■ EXERCISE GOAL: Go line by line through the entries below and copy those containing the string "signed".
-- EXERCISE INPUTS follows --
==> src/rtl/nco_iq_pkg.sv <==
// nco_iq_pkg: rotation encodings and the round/saturate helpers shared by
// the NCO I/Q unpacker and its per-channel lane.
package nco_iq_pkg;

    localparam logic [1:0] ROT_0   = 2'd0;
    localparam logic [1:0] ROT_90  = 2'd1;
    localparam logic [1:0] ROT_180 = 2'd2;
    localparam logic [1:0] ROT_270 = 2'd3;

    // Wide signed carrier for the helpers; callers sign-extend into it
    // and size-cast the result back down to their own width.
    typedef logic signed [31:0] wide_t;

    // Negate a w-bit value; the most negative code maps to the most
    // positive one instead of wrapping.
    function automatic wide_t sat_neg(input wide_t x, input int w);
        wide_t lo;
        lo = -(32'sd1 <<< (w - 1));
        if (x == lo) begin
            return (32'sd1 <<< (w - 1)) - 32'sd1;
        end
        return -x;
    endfunction

    // Round half up from d_w to o_w bits. Only the positive side can
    // overflow, since the rounding offset is always positive.
    function automatic wide_t round_sat(input wide_t x, input int d_w,
                                        input int o_w);
        int    r;
        wide_t hi;
        wide_t y;
        r  = d_w - o_w;
        hi = (32'sd1 <<< (o_w - 1)) - 32'sd1;
        if (r == 0) begin
            return x;
        end
        y = (x + (32'sd1 <<< (r - 1))) >>> r;
        if (y > hi) begin
            return hi;
        end
        return y;
    endfunction

endpackage
$ cat config.mk
export PLATFORM = sky130hd
export DESIGN_NAME = vector_logic_controller
export DESIGN_NICKNAME = d
export VERILOG_FILES = /design/src/rtl/vector_logic_controller.sv
export SDC_FILE = /design/constraint.sdc
export NUM_CORES = 1
export LEC_CHECK = 0
export BUFFER_PORTS_ARGS = -buffer_cell sky130_fd_sc_hd__buf_4
export CAP_MARGIN = 30
export CORE_MARGIN = 10
export CORE_UTILIZATION = 34
export DETAILED_ROUTE_END_ITERATION = 10
export RECOVER_POWER = 100
export SLEW_MARGIN = 20
export SYNTH_ARGS = -nofsm -noshare
export SYNTH_HDL_FRONTEND = slang
export SYNTH_SLANG_ARGS = --single-unit
$ cat constraint.sdc
create_clock -name CLK -period 5.5 [get_ports CLK]
set_input_delay 1.375 -clock CLK [delete_from_list [all_inputs] [get_ports CLK]]
set_output_delay 1.375 -clock CLK [all_outputs]
set_load 0.02 [all_outputs]
$ cat src/rtl/vector_logic_controller.sv
// Purpose: sequences a SIZE_IN-element bitwise logic op (AND..PASS) over requested A/B operand pairs.
// Latency: result 1 cycle after the pair completes; READY or next request 2 cycles after; >= 3 cycles/element.
// Backpressure: operands are pulled with a one-cycle DATA_ENABLE request; the engine waits indefinitely in INPUT.
// Optional build macro VECTOR_LOGIC_ERROR_EN adds the ERROR output (zero-size start, duplicate operand enable).
module vector_logic_controller #(
    parameter int DATA_SIZE    = 64,
    parameter int CONTROL_SIZE = 64
) (
    input  logic                    CLK,
    input  logic                    RST,
    input  logic                    START,
    output logic                    READY,
    input  logic [2:0]              OPCODE_IN,
    input  logic [CONTROL_SIZE-1:0] SIZE_IN,
    input  logic                    DATA_A_IN_ENABLE,
    input  logic                    DATA_B_IN_ENABLE,
    input  logic [DATA_SIZE-1:0]    DATA_A_IN,
    input  logic [DATA_SIZE-1:0]    DATA_B_IN,
    output logic                    DATA_ENABLE,
    output logic                    DATA_OUT_ENABLE,
    output logic [CONTROL_SIZE-1:0] INDEX_OUT,
    output logic [DATA_SIZE-1:0]    DATA_OUT
`ifdef VECTOR_LOGIC_ERROR_EN
    ,
    output logic                    ERROR
`endif
);

    typedef enum logic [1:0] {
        IDLE  = 2'd0,
        INPUT = 2'd1,
        ENDER = 2'd2,
        NEXT  = 2'd3
    } state_t;

    state_t                    state;
    state_t                    state_nxt;

    logic [CONTROL_SIZE-1:0]   size_r;
    logic [CONTROL_SIZE-1:0]   index_r;
    logic [2:0]                opcode_r;
    logic [DATA_SIZE-1:0]      a_r;
    logic [DATA_SIZE-1:0]      b_r;
    logic                      a_vld;
    logic                      b_vld;

    logic                      ready_nxt;
    logic                      data_enable_nxt;
    logic                      data_out_enable_nxt;

    logic                      in_input;
    logic                      a_take;
    logic                      b_take;
    logic                      pair_done;
    logic                      last_elem;
    logic [DATA_SIZE-1:0]      a_eff;
    logic [DATA_SIZE-1:0]      b_eff;
    logic [DATA_SIZE-1:0]      result;

    // Bitwise operation selected by the latched opcode; NOT and PASS look at A only.
    function automatic logic [DATA_SIZE-1:0] apply_op(input logic [2:0]           op,
                                                      input logic [DATA_SIZE-1:0] a,
                                                      input logic [DATA_SIZE-1:0] b);
        logic [DATA_SIZE-1:0] r;
        case (op)
            3'd0:    r = a & b;
            3'd1:    r = a | b;
            3'd2:    r = a ^ b;
            3'd3:    r = ~(a ^ b);
            3'd4:    r = ~(a & b);
            3'd5:    r = ~(a | b);
            3'd6:    r = ~a;
            default: r = a;
        endcase
        return r;
    endfunction

    // An operand already held keeps precedence: a repeat enable for it never overwrites it.
    always_comb begin
        in_input  = (state == INPUT);
        a_take    = in_input && DATA_A_IN_ENABLE && !a_vld;
        b_take    = in_input && DATA_B_IN_ENABLE && !b_vld;
        pair_done = (a_vld || DATA_A_IN_ENABLE) && (b_vld || DATA_B_IN_ENABLE);
        a_eff     = a_vld ? a_r : DATA_A_IN;
        b_eff     = b_vld ? b_r : DATA_B_IN;
        result    = apply_op(opcode_r, a_eff, b_eff);
        // size_r is never zero once a vector is running, so size_r-1 cannot underflow here.
        last_elem = (index_r == (size_r - CONTROL_SIZE'(1)));
    end

    // State register.
    always_ff @(posedge CLK or negedge RST) begin
        if (!RST) begin
            state <= IDLE;
        end else begin
            state <= state_nxt;
        end
    end

    // Next-state decode and next values of the one-cycle pulse outputs.
    always_comb begin
        state_nxt           = state;
        ready_nxt           = 1'b0;
        data_enable_nxt     = 1'b0;
        data_out_enable_nxt = 1'b0;
        case (state)
            IDLE: begin
                if (START) begin
                    if (SIZE_IN == '0) begin
                        ready_nxt = 1'b1;
                    end else begin
                        state_nxt       = INPUT;
                        data_enable_nxt = 1'b1;
                    end
                end
            end
            INPUT: begin
                if (pair_done) begin
                    state_nxt           = ENDER;
                    data_out_enable_nxt = 1'b1;
                end
            end
            ENDER: begin
                state_nxt       = NEXT;
                ready_nxt       = last_elem;
                data_enable_nxt = !last_elem;
            end
            NEXT: begin
                state_nxt = last_elem ? IDLE : INPUT;
            end
            default: begin
                state_nxt = IDLE;
            end
        endcase
    end

    // Pulse outputs are registered so they are glitch-free single-cycle strobes.
    always_ff @(posedge CLK or negedge RST) begin
        if (!RST) begin
            READY           <= 1'b0;
            DATA_ENABLE     <= 1'b0;
            DATA_OUT_ENABLE <= 1'b0;
        end else begin
            READY           <= ready_nxt;
            DATA_ENABLE     <= data_enable_nxt;
            DATA_OUT_ENABLE <= data_out_enable_nxt;
        end
    end

    // Run context, operand capture, element index and held result.
    always_ff @(posedge CLK or negedge RST) begin
        if (!RST) begin
            size_r    <= '0;
            opcode_r  <= '0;
            index_r   <= '0;
            a_r       <= '0;
            b_r       <= '0;
            a_vld     <= 1'b0;
            b_vld     <= 1'b0;
            DATA_OUT  <= '0;
            INDEX_OUT <= '0;
        end else begin
            if ((state == IDLE) && START) begin
                size_r   <= SIZE_IN;
                opcode_r <= OPCODE_IN;
                index_r  <= '0;
            end
            if (a_take) begin
                a_r   <= DATA_A_IN;
                a_vld <= 1'b1;
            end
            if (b_take) begin
                b_r   <= DATA_B_IN;
                b_vld <= 1'b1;
            end
            if (in_input && pair_done) begin
                DATA_OUT  <= result;
                INDEX_OUT <= index_r;
            end
            if (state == ENDER) begin
                a_vld <= 1'b0;
                b_vld <= 1'b0;
            end
            if ((state == NEXT) && !last_elem) begin
                index_r <= index_r + CONTROL_SIZE'(1);
            end
        end
    end

`ifdef VECTOR_LOGIC_ERROR_EN
    logic error_nxt;

    // Flag a zero-length start or a repeat enable for an operand that is already held.
    always_comb begin
        error_nxt = ((state == IDLE) && START && (SIZE_IN == '0)) ||
                    (in_input && ((DATA_A_IN_ENABLE && a_vld) || (DATA_B_IN_ENABLE && b_vld)));
    end

    // ERROR is a one-cycle registered pulse.
    always_ff @(posedge CLK or negedge RST) begin
        if (!RST) begin
            ERROR <= 1'b0;
        end else begin
            ERROR <= error_nxt;
        end
    end
`endif

endmodule

---- Yosys cells after proc, flatten, opt, wreduce, memory -nomap -nowiden ----
Index checks and enable logic that the tools add are counted.
storage, ports and cells
  bits in registers ....................... 394
  input port bits ......................... 200
  output and inout port bits .............. 131
  logic and storage cells ................. 77
cells by class
  add/sub/neg operators ................... 2
  equal/unequal tests ..................... 13
  multiplexer cells ....................... 22
  bitwise gates (word level) .............. 7
  reductions and logical operators ........ 20
operators by type and width
  operator                                             count
  case mux 64 bit (7 select lines)                     1
  two-way mux 64 bit                                   4
  inverter 64 bit                                      4
  adder 64 x 1 -> 64 bit, second input constant        1
  AND 64 bit                                           1
  equality test 64 bit                                 1
  zero test 64 bit                                     1
  OR 64 bit                                            1
  subtractor 64 x 1 -> 64 bit, second input constant   1
  bitwise XOR 64 bit                                   1
  two-way mux 1 bit                                    11
  equality test 3 bit, second input constant           3
  logical AND 1 bit                                    8
  case mux 2 bit (4 select lines)                      1
  equality test 3 x 2 -> 1 bit, second input constant  2
  two-way mux 2 bit                                    3
  nonzero test 2 bit                                   3
  equality test 2 bit, second input constant           2
  inequality test 2 bit, second input constant         2
  case mux 1 bit (2 select lines)                      2
  equality test 3 x 1 -> 1 bit, second input constant  1
  zero test 1 bit                                      3
  zero test 3 bit                                      1
  AND reduction 3 bit                                  1
  other kinds (4)                                      5

---- Logic depth before layout (Yosys ltp) ----
Gate-level depths: netlist (run 1).
  depth after elaboration ................. 5
  gate-level depth with buffers ........... 16

---- Worst setup path before layout (run 1) ----
No wires, ideal clock.
  kind .................................... register to register
  start ................................... register size_r[16]
  end ..................................... register state[0]
  setup time .............................. 131 ps
  data arrival time ....................... 3705 ps
  data required time ...................... 5369 ps
  setup slack ............................. 1664 ps
  cell stages (with the launch flop) ...... 15
  buffers on the path ..................... 4
  period minus slack after synthesis ...... 3836 ps
  path through ............................ dfrtp_1 -> or4_1 -> or4b_1 -> buf_2 -> or2_4 -> o31ai_1 -> nand3b_1 -> or4_4 -> nor4b_4 -> a21boi_2 -> buf_6 -> buf_6 -> buf_6 -> o31ai_2 -> o31ai_1
between the ends
  longest elaborated chain between the ends .. 4
RTL lines
  item                             line  RTL
  start: declaration               39    logic [CONTROL_SIZE-1:0] size_r;
  start signal: assignment         153   size_r <= '0;
  start signal: assignment         164   size_r <= SIZE_IN;
  subtractor 64 x 1 -> 64 bit      88    last_elem = (index_r == (size_r - CONTROL_SIZE'(1)));
  equality test 64 bit             88
  two-way mux 1 bit                129   state_nxt = last_elem ? IDLE : INPUT;
  case mux 2 bit (4 select lines)  106   case (state)
  end signal: assignment           96    state <= state_nxt;
  end: declaration                 36    state_t state;
No other way between the ends.
A chain may end at the register's enable or synchronous reset.

---- Final worst setup path (run 1) ----
  start ................................... register size_r[16]
  end ..................................... register index_r[60]
between the ends
  longest elaborated chain between the ends .. 5
RTL lines
  item                                                             line  RTL
  subtractor 64 x 1 -> 64 bit *                                    88
  equality test 64 bit *                                           88
  zero test 1 bit *                                                184   if ((state == NEXT) && !last_elem) begin
  logical AND 1 bit *                                              184
  two-way mux 64 bit / nonzero test 2 bit (equally long branches)  -
  end signal: assignment                                           185   index_r <= index_r + CONTROL_SIZE'(1);
  end: declaration                                                 40    logic [CONTROL_SIZE-1:0] index_r;
Mark *: on every way between the ends. The rest lies on a longest branch, timed or not.

==> metrics.md, run 1 <==
| Metric | Value |
|---|---|
| CP startpoint kind | flip-flop |
| Async SR Flop Fraction | 100% |
| # rows | 100 |
| Mapped Nets | 3050 |
| Most frequent cells in the layout | dfrtp_1, nand2_1, mux2_2, buf_4, inv_1 |
| WL met2 | 36.8 mm |
| Crit-path slowest cell | or4b_1 |
| Iter 0 DRT Violations | 1322 |
| Die width | 294 um |
| H-Tree Depth | 2 |
| Warnings, synthesis | 0 |
| Setup_tns | 0 ns |
| Top_reg_cell synth | dfrtp_1 |
| Remaining antenna violation count after routing | 0 |
| Number of global-route vias before repair | 19700 |
| WL met3 | 3.94 mm |
| Worst min-delay path class | flip-flop to flip-flop |
| Worst setup path endpoint | index_r[60] |
| Top Family by Delay on Critical Path | simple AND/OR/NAND/NOR gates |
| Worst slew margin | -141% |
| Global-route usage over all layers | 17.4% |
| Final Util | 40.2% |
| Met1 wire length | 35.2 mm |
| Clk_skew | 0.0167 ns |
| Die H | 294 um |
| Pin count of the biggest net entering global routing | 107 |
| Buffers on Ports | 330 |
| Clock latency on the worst-skew pair | 0.59 ns |
| I/O pin total | 331 |
| CP cell instances | or4_1, or4b_1, or4_1, nor3_1, o22ai_1, a2111oi_0, and4b_1, a21boi_0, a21oi_4, clkbuf_2, a221o_1 |
| Area Growth Syn to Fin | 17.4% |
| Critical Path RT | 6.01 ns |
| First-pass GRT wire length | 119 mm |
| DR DRC count | 0 |
| Synth Area per Inst | 9.37 sq um |
| Worst-path clk slew | 0.06 ns |
| LEAKAGE | 0.0135 uW |
| Final net count | 3281 |
| CP max FO | 16 |
| Least-Margin Pin Slew | 3.61 ns |
| GRT overflow | 0 |
| Max incr delay on CP | 0.70 ns |
| Final Hold Violating Endpoints | 0 |
| Max rail drop VDD | 0.300 mV |
| CTS Sinks | 394 |
| Worst flop-to-flop path endpoint | index_r[60] |
| WS Path Type | flip-flop to flip-flop |
| RSZ-0062 raised after global routing | no |
| Initial Util | 34.2% |
| Total number of cells along the worst setup path | 11 |
| Cts hold-fix bufs | 0 |
| Hpwl dp | 55.7 mm |
| DR top layer | met5 |
| Post-Synthesis Cells | 2716 |
| Total number of vias | 20500 |
| Die area | 0.0862 sq mm |
| Setup Buffers After CTS | 0 |
| CTS tree | built |
| Post-Syn Area | 0.0254 sq mm |
| Root buffer cell | clkbuf_16 |
| Clk buf depth | 3 |
| WP buf/inv | 1 |
| Crit-path most repeated cell | or4_1 |
| RD Place Congestion | 0.905 |
| R2R Path Start | size_r[16] |
| Antenna violations before repair | 2 |
| Tcrit/Tclk final | 88.6% |
| Violated checks | capacitance limit, slew limit |
| TritonRoute pass-1 iters | 5 |
| CP arrival | 5.38 ns |
| Seq/Total Area, Yosys | 38.8% |
| R2r setup slk | 0.63 ns |
| CTS buffer count | 49 |
| Endpoints failing setup | 0 |
| Maxcap violations | 8 |
| Hold depth | 2 |
| Share of cells above drive strength 1 | 19.1% |
| Post-CTS Resized | 0 |
| Synth cell types | 67 |
| Crit path from | size_r[16] |
| Leading cell type in the layout, fill and taps excluded | dfrtp_1 |
| Synthesis-stage register bit count | 394 |
| WL per Instance | 19.6 um |
| Max Transition Viols Final | 499 |
| Pwr/cell area | 567 mW/mm^2 |
| Drt via density | 5.18 |
| Final WL | 77.7 mm |
| Status | finished, violations left |
| Post-synth EDFFs | 0 |
| CP endpoint kind | flip-flop |
| Core box area | 0.0743 sq mm |
| R2R depth | 11 |
| Post-layout minimum cycle time | 4.87 ns |
| F_max | 205 MHz |
==> synthesized netlist by cell type, drive strengths merged (56+ instances only) <==
master  instances  area [sq um]
dfrtp         394          9860
nand2         324          1220
mux2          242          2730
inv           185           694
mux2i         170          1700
o21ai         166           831
clkbuf        148           556
ha            134          1680
a21oi         131           667
nor2          111           417
xnor2         106           928
nor4           56           363
==> worst min-delay path: stages (launching register included) <==
cell and delay, ns:
dfrtp_1 0.34, nand2_1 0.04, o21ai_0 0.06
==> logic make-up (layout without fill, tap and decap cells) <==
logic type      count (synthesis)  after routing  synth area share, %
mux                           412            412                 17.4
flops                         394            394                 38.8
xor+xnor                      141            141                 4.85
simple gates                  760            760                 14.5
compound gates                505            505                 12.3
buf+inv                       370            640                 5.62
other cells                     0              1                    0
fa+ha+maj                     134            134                 6.59
==> through the flow <==
stage | instance area [sq um] | power [uW] | hold WS, ns | setup slack [ns] | cells
2_1_floorplan | 25400 | 11400 | 0.479 | 1.66 | 2716
3_3_place_gp | 28800 | 13700 | 0.462 | 1.02 | 3862
3_5_place_dp | 28800 | 13800 | 0.465 | 0.949 | 3863
4_1_cts | 30400 | 17300 | 0.481 | 0.908 | 3953
5_1_grt | 29900 | 18300 | 0.492 | 0.329 | 3956
6_report | 29900 | 16900 | 0.475 | 0.629 | 3956
==> final cells by class <==
| class | count | area [sq um] |
|---|---|---|
| multi-input combinational | 1952 | 14200 |
| inverter | 185 | 694 |
| timing repair buffer | 365 | 2270 |
| tap | 969 | 1210 |
| sequential | 394 | 9870 |
| fill | 7461 | 44400 |
| clock inverter | 16 | 138 |
| clock buffer | 74 | 1530 |
| antenna | 1 | 2.50 |
==> power by group <==
part	internal [uW]	total, uW	switching, uW
Sequential	4070	5440	1370
Clock	2010	3350	1340
Combinational	3640	8150	4510
==> sequential cells by signal (all words and copies together) (netlist names) <==
signal	count
DATA_OUT	64
INDEX_OUT	64
a_r	64
b_r	64
index_r	64
size_r	64
opcode_r	3
state	2
DATA_ENABLE	1
DATA_OUT_ENABLE	1
READY	1
a_vld	1
b_vld	1
==> how the worst min path moves through the flow <==
stage,from,end
final,DATA_OUT[59],DATA_OUT[59]
after global routing,INDEX_OUT[23],INDEX_OUT[23]
after CTS,INDEX_OUT[42],INDEX_OUT[42]
after detailed placement,INDEX_OUT[36],INDEX_OUT[36]
after global placement,INDEX_OUT[11],INDEX_OUT[11]
after floorplan,a_r[0],a_r[0]
==> routing by layer <==
metal	vias up	track usage (%)
li1	10000	-
met1	9938	22.8
met2	428	28.8
met3	91	3.50
met4	2	4.65
met5	-	0
No activity file was read; power rests on OpenSTA's default activity.
==> inputs of run 2 (changes only) <==
Settings changed: CORE_UTILIZATION 34 to 45.
==> run 2 against run 1 <==
The flow still finishes with violations (capacitance limit, slew limit). Combinational power grew 2%. Sequential cell count did not move. Clock-buffer cell count up 4. Routed wire length is 4.7% higher. Clock skew rose by 0.0086 ns. Die area fell by 23%. Critical endpoint is now index_r[62]. Largest cell class unchanged.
-- EXERCISE INPUTS concluded --
■ WRITTEN ANSWER:
    // Wide signed carrier for the helpers; callers sign-extend into it
    typedef logic signed [31:0] wide_t;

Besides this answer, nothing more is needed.